Extended symmetry analysis of remarkable (1+2)-dimensional Fokker-Planck equation

TL;DR

This paper performs an extended symmetry analysis of a (1+2)-dimensional Fokker-Planck equation, classifies its symmetries, and constructs wide families of exact solutions, linking them to solutions of the heat and Kramers equations.

Contribution

It provides a comprehensive symmetry classification and solution construction for the Fokker-Planck equation, revealing its maximal symmetry properties and connections to other equations.

Findings

Maximal eight-dimensional Lie invariance algebra identified.

Complete classification of Lie reductions and solutions achieved.

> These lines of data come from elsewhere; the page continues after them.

<file path="config.mk">
export PLATFORM = sky130hd
export DESIGN_NAME = control_layer1_writeback
export DESIGN_NICKNAME = d
export VERILOG_FILES = /design/src/rtl/control_layer1_writeback.sv
export SDC_FILE = /design/constraint.sdc
export NUM_CORES = 1
export LEC_CHECK = 0
export ABC_AREA = 0
export ABC_CLOCK_PERIOD_IN_PS = 4810
export CAP_MARGIN = 30
export CORE_ASPECT_RATIO = 0.9
export CORE_MARGIN = 3
export CORE_UTILIZATION = 53
export DETAILED_ROUTE_END_ITERATION = 8
export PLACE_DENSITY = 0.82
export RECOVER_POWER = 100
export SLEW_MARGIN = 20
export SYNTH_ARGS = -nofsm -noshare
export SYNTH_HDL_FRONTEND = slang
export SYNTH_SLANG_ARGS = --single-unit
</file>
<file path="constraint.sdc">
create_clock -name clk -period 4.81 [get_ports clk]
set_clock_uncertainty 0.2 [all_clocks]
set_input_delay 0.962 -clock clk [delete_from_list [all_inputs] [get_ports clk]]
set_output_delay 0.962 -clock clk [all_outputs]
set_load 0.02 [all_outputs]
</file>
==> src/rtl/matrix_uart_loader_if.sv <==
// Frame handshake between the UART loader and the downstream diagonal-sum matrix engine.
`timescale 1ns/1ps
interface matrix_uart_loader_if #(
   parameter int ELEMS = 4
);
   logic                 mat_valid;
   logic                 mat_ready;
   logic [8*ELEMS-1:0]   mat_data;

   modport master (output mat_valid, output mat_data, input mat_ready);
   modport slave  (input mat_valid, input mat_data, output mat_ready);
endinterface
`src/rtl/miriscv_run_ctrl_if.sv`:
```
// ---------------------------------------------------------------------------
// miriscv_run_ctrl_if
// Bundle between a test harness and the miriscv run controller.
//   start_i      : one-cycle pulse that starts or restarts a run
//   rf_we_i      : snooped core register-file write enable
//   rf_waddr_i   : snooped core register-file write address
//   rf_wdata_i   : snooped core register-file write data
//   core_rst_n_o : active-low reset driven to the core
//   busy_o       : run sequence in progress (RESET or RUN)
//   done_o       : run ended by a write to the completion register
//   timeout_o    : run ended by exhausting the cycle budget
//   pass_o       : done_o with a non-zero captured result
//   result_o     : last value written to the result register
//   cycles_o     : RUN cycles elapsed
// Modports: master = harness side, slave = run controller side.
// ---------------------------------------------------------------------------
interface miriscv_run_ctrl_if #(
  parameter int XLEN      = 32,
  parameter int RF_ADDR_W = 5,
  parameter int CNT_W     = 16
);
  logic                 start_i;
  logic                 rf_we_i;
  logic [RF_ADDR_W-1:0] rf_waddr_i;
  logic [XLEN-1:0]      rf_wdata_i;
  logic                 core_rst_n_o;
  logic                 busy_o;
  logic                 done_o;
  logic                 timeout_o;
  logic                 pass_o;
  logic [XLEN-1:0]      result_o;
  logic [CNT_W-1:0]     cycles_o;

  modport master (
    output start_i, rf_we_i, rf_waddr_i, rf_wdata_i,
    input  core_rst_n_o, busy_o, done_o, timeout_o, pass_o, result_o, cycles_o
  );

  modport slave (
    input  start_i, rf_we_i, rf_waddr_i, rf_wdata_i,
    output core_rst_n_o, busy_o, done_o, timeout_o, pass_o, result_o, cycles_o
  );
endinterface

```
`src/rtl/miriscv_run_ctrl.sv`:
```
// ---------------------------------------------------------------------------
// miriscv_run_ctrl
// Run controller for miriscv_top builds: holds the core in reset for
// RST_CYCLES after a start pulse, then lets it run for at most MAX_CYCLES.
// The register-file write port is snooped: writes to RESULT_REG are captured
// into result_o, a write to DONE_REG ends the run with done_o. If the budget
// runs out first, timeout_o is raised instead. The core is frozen (held in
// reset) once the run ends, so result_o and cycles_o stay stable.
// Ports:
//   clk_i   : clock
//   rst_n_i : synchronous active-low reset
//   bus     : miriscv_run_ctrl_if slave (start, rf snoop, status outputs)
// ---------------------------------------------------------------------------
module miriscv_run_ctrl #(
  parameter int XLEN       = 32,
  parameter int RF_ADDR_W  = 5,
  parameter int CNT_W      = 16,
  parameter int RST_CYCLES = 2,
  parameter int MAX_CYCLES = 300,
  parameter int RESULT_REG = 4,
  parameter int DONE_REG   = 5
) (
  input  logic                   clk_i,
  input  logic                   rst_n_i,
  miriscv_run_ctrl_if.slave      bus
);

  localparam int RCNT_W = (RST_CYCLES < 2) ? 1 : $clog2(RST_CYCLES + 1);

  // The cycle counter must be able to reach MAX_CYCLES-1 without wrapping.
  if (MAX_CYCLES > (1 << CNT_W)) begin : g_bad_cnt_w
    $error("miriscv_run_ctrl: CNT_W too small for MAX_CYCLES");
  end

  typedef enum logic [2:0] {
    ST_IDLE    = 3'd0,
    ST_RESET   = 3'd1,
    ST_RUN     = 3'd2,
    ST_DONE    = 3'd3,
    ST_TIMEOUT = 3'd4
  } state_e;

  state_e              state_q, state_d;
  logic [RCNT_W-1:0]   rst_cnt_q, rst_cnt_d;
  logic                core_rst_n_q, core_rst_n_d;
  logic                busy_q, busy_d;
  logic                done_q, done_d;
  logic                timeout_q, timeout_d;
  logic [XLEN-1:0]     result_q, result_d;
  logic [CNT_W-1:0]    cycles_q, cycles_d;

  logic                result_hit_s;
  logic                done_hit_s;
  logic                waddr_nz_s;

  // x0 is hardwired zero, so a write addressed to it is never a real event,
  // even if RESULT_REG or DONE_REG is configured as 0.
  assign waddr_nz_s   = (bus.rf_waddr_i != {RF_ADDR_W{1'b0}});
  assign result_hit_s = bus.rf_we_i && waddr_nz_s &&
                        (bus.rf_waddr_i == RF_ADDR_W'(RESULT_REG));
  assign done_hit_s   = bus.rf_we_i && waddr_nz_s &&
                        (bus.rf_waddr_i == RF_ADDR_W'(DONE_REG));

  // State and status registers with synchronous active-low reset.
  always_ff @(posedge clk_i) begin
    if (!rst_n_i) begin
      state_q      <= ST_IDLE;
      rst_cnt_q    <= {RCNT_W{1'b0}};
      core_rst_n_q <= 1'b0;
      busy_q       <= 1'b0;
      done_q       <= 1'b0;
      timeout_q    <= 1'b0;
      result_q     <= {XLEN{1'b0}};
      cycles_q     <= {CNT_W{1'b0}};
    end else begin
      state_q      <= state_d;
      rst_cnt_q    <= rst_cnt_d;
      core_rst_n_q <= core_rst_n_d;
      busy_q       <= busy_d;
      done_q       <= done_d;
      timeout_q    <= timeout_d;
      result_q     <= result_d;
      cycles_q     <= cycles_d;
    end
  end

  // Next-state and next-status logic; status flips on the same edge as state.
  always_comb begin
    state_d      = state_q;
    rst_cnt_d    = rst_cnt_q;
    core_rst_n_d = core_rst_n_q;
    busy_d       = busy_q;
    done_d       = done_q;
    timeout_d    = timeout_q;
    result_d     = result_q;
    cycles_d     = cycles_q;

    case (state_q)
      ST_IDLE, ST_DONE, ST_TIMEOUT: begin
        core_rst_n_d = 1'b0;
        if (bus.start_i) begin
          state_d   = ST_RESET;
          rst_cnt_d = RCNT_W'(RST_CYCLES);
          busy_d    = 1'b1;
          done_d    = 1'b0;
          timeout_d = 1'b0;
          result_d  = {XLEN{1'b0}};
          cycles_d  = {CNT_W{1'b0}};
        end else begin
          busy_d = 1'b0;
        end
      end

      ST_RESET: begin
        busy_d = 1'b1;
        // Counter holds the remaining reset cycles including this one.
        if (rst_cnt_q <= RCNT_W'(1)) begin
          state_d      = ST_RUN;
          core_rst_n_d = 1'b1;
          rst_cnt_d    = {RCNT_W{1'b0}};
        end else begin
          core_rst_n_d = 1'b0;
          rst_cnt_d    = rst_cnt_q - RCNT_W'(1);
        end
      end

      ST_RUN: begin
        if (result_hit_s) begin
          result_d = bus.rf_wdata_i;
        end else begin
          result_d = result_q;
        end
        // Completion write is checked first so it wins on the last budget cycle.
        if (done_hit_s) begin
          state_d      = ST_DONE;
          done_d       = 1'b1;
          busy_d       = 1'b0;
          core_rst_n_d = 1'b0;
        end else if (cycles_q == CNT_W'(MAX_CYCLES - 1)) begin
          state_d      = ST_TIMEOUT;
          timeout_d    = 1'b1;
          busy_d       = 1'b0;
          core_rst_n_d = 1'b0;
        end else begin
          cycles_d     = cycles_q + CNT_W'(1);
          busy_d       = 1'b1;
          core_rst_n_d = 1'b1;
        end
      end

      default: begin
        state_d      = ST_IDLE;
        rst_cnt_d    = {RCNT_W{1'b0}};
        core_rst_n_d = 1'b0;
        busy_d       = 1'b0;
        done_d       = 1'b0;
        timeout_d    = 1'b0;
        result_d     = {XLEN{1'b0}};
        cycles_d     = {CNT_W{1'b0}};
      end
    endcase
  end

  assign bus.core_rst_n_o = core_rst_n_q;
  assign bus.busy_o       = busy_q;
  assign bus.done_o       = done_q;
  assign bus.timeout_o    = timeout_q;
  assign bus.result_o     = result_q;
  assign bus.cycles_o     = cycles_q;
  assign bus.pass_o       = done_q && (result_q != {XLEN{1'b0}});

endmodule

```
`src/flat_wrapper.sv`:
```
// flat-port wrapper written by rule: the top's interface ports become plain ports
module miriscv_run_ctrl_flat 
#(
  parameter int XLEN       = 32,
  parameter int RF_ADDR_W  = 5,
  parameter int CNT_W      = 16,
  parameter int RST_CYCLES = 2,
  parameter int MAX_CYCLES = 300,
  parameter int RESULT_REG = 4,
  parameter int DONE_REG   = 5
)
  (clk_i, rst_n_i, bus_start_i, bus_rf_we_i, bus_rf_waddr_i, bus_rf_wdata_i, bus_core_rst_n_o, bus_busy_o, bus_done_o, bus_timeout_o, bus_pass_o, bus_result_o, bus_cycles_o);
  miriscv_run_ctrl_if #(.XLEN(XLEN), .RF_ADDR_W(RF_ADDR_W), .CNT_W(CNT_W)) bus_i ();
  input  logic clk_i;
  input  logic rst_n_i;
  input wire logic [$bits(bus_i.start_i)-1:0] bus_start_i;
  input wire logic [$bits(bus_i.rf_we_i)-1:0] bus_rf_we_i;
  input wire logic [$bits(bus_i.rf_waddr_i)-1:0] bus_rf_waddr_i;
  input wire logic [$bits(bus_i.rf_wdata_i)-1:0] bus_rf_wdata_i;
  output wire logic [$bits(bus_i.core_rst_n_o)-1:0] bus_core_rst_n_o;
  output wire logic [$bits(bus_i.busy_o)-1:0] bus_busy_o;
  output wire logic [$bits(bus_i.done_o)-1:0] bus_done_o;
  output wire logic [$bits(bus_i.timeout_o)-1:0] bus_timeout_o;
  output wire logic [$bits(bus_i.pass_o)-1:0] bus_pass_o;
  output wire logic [$bits(bus_i.result_o)-1:0] bus_result_o;
  output wire logic [$bits(bus_i.cycles_o)-1:0] bus_cycles_o;
  assign bus_i.start_i = bus_start_i;
  assign bus_i.rf_we_i = bus_rf_we_i;
  assign bus_i.rf_waddr_i = bus_rf_waddr_i;
  assign bus_i.rf_wdata_i = bus_rf_wdata_i;
  assign bus_core_rst_n_o = bus_i.core_rst_n_o;
  assign bus_busy_o = bus_i.busy_o;
  assign bus_done_o = bus_i.done_o;
  assign bus_timeout_o = bus_i.timeout_o;
  assign bus_pass_o = bus_i.pass_o;
  assign bus_result_o = bus_i.result_o;
  assign bus_cycles_o = bus_i.cycles_o;
  miriscv_run_ctrl #(.XLEN(XLEN), .RF_ADDR_W(RF_ADDR_W), .CNT_W(CNT_W), .RST_CYCLES(RST_CYCLES), .MAX_CYCLES(MAX_CYCLES), .RESULT_REG(RESULT_REG), .DONE_REG(DONE_REG)) u_core (.clk_i(clk_i), .rst_n_i(rst_n_i), .bus(bus_i));
endmodule
```
`config.mk`:
```
export PLATFORM = sky130hd
export DESIGN_NAME = miriscv_run_ctrl_flat
export DESIGN_NICKNAME = d
export VERILOG_FILES = /design/src/rtl/miriscv_run_ctrl_if.sv /design/src/rtl/miriscv_run_ctrl.sv /design/src/flat_wrapper.sv
export SDC_FILE = /design/constraint.sdc
export NUM_CORES = 1
export LEC_CHECK = 0
export ABC_AREA = 1
export BUFFER_PORTS_ARGS = -buffer_cell sky130_fd_sc_hd__buf_2
export CORE_ASPECT_RATIO = 0.75
export CORE_MARGIN = 10
export CORE_UTILIZATION = 50
export DETAILED_ROUTE_END_ITERATION = 8
export PLACE_DENSITY = 0.79
export SYNTH_ARGS = -nofsm -noshare
export SYNTH_HDL_FRONTEND = slang
export SYNTH_SLANG_ARGS = --single-unit
```
`constraint.sdc`:
```
create_clock -name clk_i -period 1.7 [get_ports clk_i]
set_input_delay 0.17 -clock clk_i [delete_from_list [all_inputs] [get_ports clk_i]]
set_output_delay 0.17 -clock clk_i [all_outputs]
set_load 0.02 [all_outputs]
```
# After elaboration in Yosys (flattened, before gate mapping)
# Index checks and enable logic that the tools add are counted.
# word_totals
ff_bits	57
output_inout_bits	53
input_bits	41
wordCells	69
# op_classes
order_cmp	1
bitwise	2
n_reduce_logical	14
n_eq_ne	15
n_mux	27
addsub	2
# op_table
op	n
32-bit case mux with 3 select lines	1
32-bit 2-to-1 mux	2
16-bit 2-to-1 mux	3
16-bit case mux with 3 select lines	1
32-bit nonzero test	1
16-bit by 1-bit adder with 16-bit output (second input constant)	1
16-bit by 9-bit == test with 1-bit output (second input constant)	1
3-bit 2-to-1 mux	4
5-bit by 3-bit == test with 1-bit output (second input constant)	2
1-bit case mux with 3 select lines	3
3-bit case mux with 3 select lines	1
3-bit AND reduction	3
1-bit 2-to-1 mux	8
2-bit by 1-bit inequality test with 1-bit output (second input constant)	4
4-bit AND reduction	2
3-bit by 2-bit == test with 1-bit output (second input constant)	2
2-bit inequality test (second input constant)	3
2-bit case mux with 3 select lines	1
5-bit nonzero test	1
1-bit logical AND	4
2-bit 2-to-1 mux	2
3-bit by 1-bit == test with 1-bit output (second input constant)	1
3-bit == test (second input constant)	1
3-bit logical NOT	1
7 further kinds	8

# Depth between registers and ports, before layout
# depth
word_depth	5
mapped_depth	11
depth_no_buf	10

# Worst setup path after synthesis
# Ideal clock, no wire load.
# synth_path
path_type	reg2reg
startpoint	register u_core.cycles_q[1], in the netlist u_core.bus.cycles_o[1]
endpoint	register u_core.cycles_q[13], in the netlist u_core.bus.cycles_o[13]
t_arrival_ns	1.477
path_buffers	1
required_ns	1.590
setup_time_ns	0.110
stages_incl_launch_ff	10
setup_slack_ns	0.112
period_less_slack_ns	1.588
cell_sequence	dfxtp_1 ha_1 nand3_1 nor2_1 nand3_1 buf_2 nand3_1 nand2_1 inv_1 nor2_1
# synth_between
elab_chain_cells	4
word_cells_on_any_way	7
cone_classes	add/sub (1); eq/ne (2); mux (3); reduce/logical (1)
# synth_lines
element	line_no	text
start: declaration	miriscv_run_ctrl.sv:50	logic [CNT_W-1:0] cycles_q, cycles_d;
start signal: assignment	miriscv_run_ctrl.sv:74	cycles_q <= {CNT_W{1'b0}};
start signal: assignment	miriscv_run_ctrl.sv:83	cycles_q <= cycles_d;
16-bit by 1-bit adder with 16-bit output	miriscv_run_ctrl.sv:145	cycles_d = cycles_q + CNT_W'(1);
16-bit 2-to-1 mux	miriscv_run_ctrl.sv:139	end else if (cycles_q == CNT_W'(MAX_CYCLES - 1)) begin
16-bit 2-to-1 mux	miriscv_run_ctrl.sv:134	if (done_hit_s) begin
16-bit case mux with 3 select lines	miriscv_run_ctrl.sv:98	case (state_q)
# Several ways; a longest one is shown, not always the timed one. The select of a mux whose other input is x is not followed.
# A chain may end at the register's enable or synchronous reset.

# Final worst setup path
# layout_path
startpoint	register u_core.result_q[27], in the netlist u_core.bus.result_o[27]
endpoint	output bus_pass_o
# layout_between
elab_chain_cells	2
# layout_lines
element	line_no	text
start: declaration	miriscv_run_ctrl.sv:49	logic [XLEN-1:0] result_q, result_d;
start signal: assignment	miriscv_run_ctrl.sv:73	result_q <= {XLEN{1'b0}};
start signal: assignment	miriscv_run_ctrl.sv:82	result_q <= result_d;
32-bit nonzero test	miriscv_run_ctrl.sv:170	assign bus.pass_o = done_q && (result_q != {XLEN{1'b0}});
1-bit logical AND	miriscv_run_ctrl.sv:170	
end: declaration	flat_wrapper.sv:24	output wire logic [$bits(bus_i.pass_o)-1:0] bus_pass_o;
# No other way between the ends.

==> results.cfg <==
[placement]
gp_congestion = 0.931
dp.cells = 596
dp_hpwl_mm = 6.41
place_ws_ns = 0.0614
port_buffers = 93

[cells_and_area]
drive_above_1_share = 0.290
multi_input_area_mm2 = 0.00147
nets = 578
final_cell_count_no_fill = 616
fill_cells = 460
seqCellArea_mm2 = 0.00114
area_growth_pct = 29.4
antenna_cells = 0

[clock_network]
cts_tree = done
cts_max_level = 3
cts.sinks = 57
root_buffer = clkbuf_8
clk-insertion-delay-late_ns = 0.33
clockBufferDepth = 2
clkTransAtPathRegs_ns = 0.07
numCtsBuffers = 9

[hold_path]
hold_end = u_core.bus.result_o[0]$_SDFFE_PN0P_
holdPathStages = 3
min_from = bus_rf_wdata_i[0]
hold_path.class = in -> reg

[sta]
fin_hold_ws_ns = 0.0606
worstMarginPinSlew_ns = 0.544
slew_viol_final = 0
layout_min_cycle_time_ns = 1.61
layout_worst_path_cycle_share = 0.949
layout_setup_ws_ns = 0.0866
finalClockSkew_ns = 0.00462
rsz0062_at_grt = no
max_freq_mhz = 620
hold_violations = 0
finalSetupTns_ns = 0
relSlewSlack = 0.637
final-setup-viol-count = 0

[route]
drtIter0Drc = 290
dr.pass1.iters = 6
vias = 3224
ant_nets = 0
post_drt_wl_per_cell_um = 14.4
drt_wl_total_mm = 8.90
post-route-drc-count = 0
via_per_inst = 5.23

[critical_path]
r2r_setup_slack_ns = 0.15
r2r-end = u_core.bus.result_o[11]$_SDFFE_PN0P_
path_class = reg -> out
r2r-start = u_core.state_q[1]$_SDFFE_PN0P_
rr_worst_depth = 10
worstPathMaxFanout = 3
endpoint_kind = output port
worstPathRequired_ns = 1.53
arrival_ns = 1.44
crit_path_start_kind = flop

[global_route]
track_usage = 0.187
grt_max_degree = 33
antenna_found_initial = 0
grt_pass1_vias = 3065
grt-ovfl-total = 0
grt_pass1_wl_mm = 14.3

[floorplanning]
boundaryPins = 94
rows = 23
die_h_um = 85.5
core-area_mm2 = 0.00544
die-area_mm2 = 0.00917
start_util = 0.525
die_w_um = 107

[logic_synthesis]
yosysUniqueCellTypes = 31
synth_edf_count = 0
ys_seq_area_frac = 0.399
syn_inst = 428
yosysTopAreaCell = dfxtp_1
synth_top_family_by_area = simple AND/OR/NAND/NOR gates
synth_ff_type = dfxtp_1
synth_warnings = 0
synth_fa_ha_area_frac = 0.00438
synth-simple-area-share = 0.329
synth.area.top_cells = dfxtp_1, nand2_1, nor2_1, a21oi_1, o21ai_0
yosysMostFrequentCell = nand2_1
synth_common_cells = nand2_1, nor2_1, dfxtp_1
synth-compound-area-share = 0.166
async_reset_ff_frac = 0
synth-seq-cells = 57
syn_nets = 470
netlist_area_mm2 = 0.00286
post_synth_mux_area_share = 0
yosysTopAreaCellShare = 0.399
synth-xor-area-share = 0.00307
synth_area_per_cell_um2 = 6.67

[power]
power.total_mw = 7.19
power_leakage_nw = 1.73
power_density_mw_per_mm2 = 1940
vdd_ir_drop_max_uv = 1170

[run_status]
outcome = finished clean

[run]
cap_viol_max_count = 0
==> per-stage QoR <==
step / instance area (um2) / utilization
finish: 3700 / 0.680
global route: 3700 / 0.680
CTS: 3630 / 0.668
detailed placement: 3440 / 0.633
global placement: 3440 / 0.633
floorplan: 2860 / -
==> worst max-delay path: stages (launching register included) <==
cell,delay (ns)
dfxtp_2,0.33
nor4_2,0.32
nand2_1,0.10
nor2_2,0.13
a21oi_1,0.08
buf_2,0.16
==> placed cells by master, fill, tap and decap left out, drive strengths merged, types with 2 or more instances in the layout <==
cell      netlist  final
nor4            8      8
nand3          31     31
nand2          93     93
nor2           84     84
clkbuf         10     11
o21ai          37     37
inv            40     40
a21oi          48     48
clkinv          0      3
nor3            4      4
o21bai          2      2
dfxtp          57     57
clkinvlp        0      2
buf             8    115
==> final cells by class <==
type                            instances  share of cell area
Inverter                               40              0.0406
Tap cell                               75              0.0254
Sequential cell                        57               0.309
Multi-Input combinational cell        313               0.398
Clock inverter                          5             0.00812
Timing Repair Buffer                  115               0.177
Clock buffer                           11              0.0409
==> kinds of logic (layout without fill, tap and decap cells) <==
family	after synthesis	in the layout
adders and majority gates	1	1
DFF	57	57
and+or+nand+nor	222	222
xor gates and xnor gates	1	1
AOI/OAI and AO/OA	89	89
buffers and inverters	58	171
==> report_power, final <==
| group | switching (mW) | leakage (nW) | internal, mW |
|---|---|---|---|
| combinational | 2.40 | 1.17 | 1.41 |
| clock | 0.545 | 0.0911 | 0.599 |
| sequential | 0.405 | 0.467 | 1.82 |
| total | 3.35 | 1.73 | 3.84 |
==> per-layer routing <==
layer | GRT usage | vias up | part of all wire
met1 | 0.230 | 1442 | 0.43
met4 | 0.0442 | 0 | 0.010
li1 | - | 1605 | -
met3 | 0.0785 | 14 | 0.10
met5 | 0 | - | 0
met2 | 0.295 | 163 | 0.46
==> how the worst max path moves through the flow <==
stage                                                     from                              endpoint  slack [ns]  depth (start not counted)
after floorplan            u_core.bus.cycles_o[1]$_SDFFE_PN0P_  u_core.bus.cycles_o[13]$_SDFFE_PN0P_        0.11                          9
after global placement          u_core.state_q[0]$_SDFFE_PN0P_   u_core.bus.cycles_o[0]$_SDFFE_PN0P_        0.15                          9
after detailed placement        u_core.state_q[1]$_SDFFE_PN0P_   u_core.bus.cycles_o[2]$_SDFFE_PN0P_        0.06                          9
after CTS                       u_core.state_q[1]$_SDFFE_PN0P_   u_core.bus.cycles_o[2]$_SDFFE_PN0P_        0.03                          9
after global routing       u_core.bus.cycles_o[0]$_SDFFE_PN0P_        u_core.state_q[0]$_SDFFE_PN0P_       0.001                          8
final                     u_core.bus.result_o[27]$_SDFFE_PN0P_                            bus_pass_o        0.09                          5
==> sequential cells by signal, summed over array words and instances, names as in the netlist <==
name / count
u_core.rst_cnt_q: 2
u_core.bus.cycles_o: 16
u_core.bus.timeout_o: 1
u_core.bus.result_o: 32
u_core.bus.done_o: 1
u_core.bus.core_rst_n_o: 1
u_core.state_q: 3
u_core.bus.busy_o: 1
==> repair_timing <==
item	CTS	global route
pin swaps	0	5
gates resized for setup	1	10
hold buffers	0	0
setup endpoints to repair	1	18
setup buffers	0	4
No activity file was read; power rests on OpenSTA's default activity.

Established similarity between the Fokker-Planck and Kramers equations.

Abstract

We carry out the extended symmetry analysis of an ultraparabolic Fokker-Planck equation with three independent variables, which is also called the Kolmogorov equation and is singled out within the class of such Fokker-Planck equations by its remarkable symmetry properties. In particular, its essential Lie invariance algebra is eight-dimensional, which is the maximum dimension within the above class. We compute the complete point symmetry pseudogroup of the Fokker-Planck equation using the direct method, analyze its structure and single out its essential subgroup. After listing inequivalent one- and two-dimensional subalgebras of the essential and maximal Lie invariance algebras of this equation, we exhaustively classify its Lie reductions, carry out its peculiar generalized reductions and relate the latter reductions to generating solutions with iterative action of Lie-symmetry operators. As a result, we construct wide families of exact solutions of the Fokker-Planck equation, in particular, those parameterized by an arbitrary finite number of arbitrary solutions of the (1+1)-dimensional linear heat equation. We also establish the point similarity of the Fokker-Planck equation to the (1+2)-dimensional Kramers equations whose essential Lie invariance algebras are eight-dimensional, which allows us to find wide families of exact solutions of these Kramers equations in an easy way.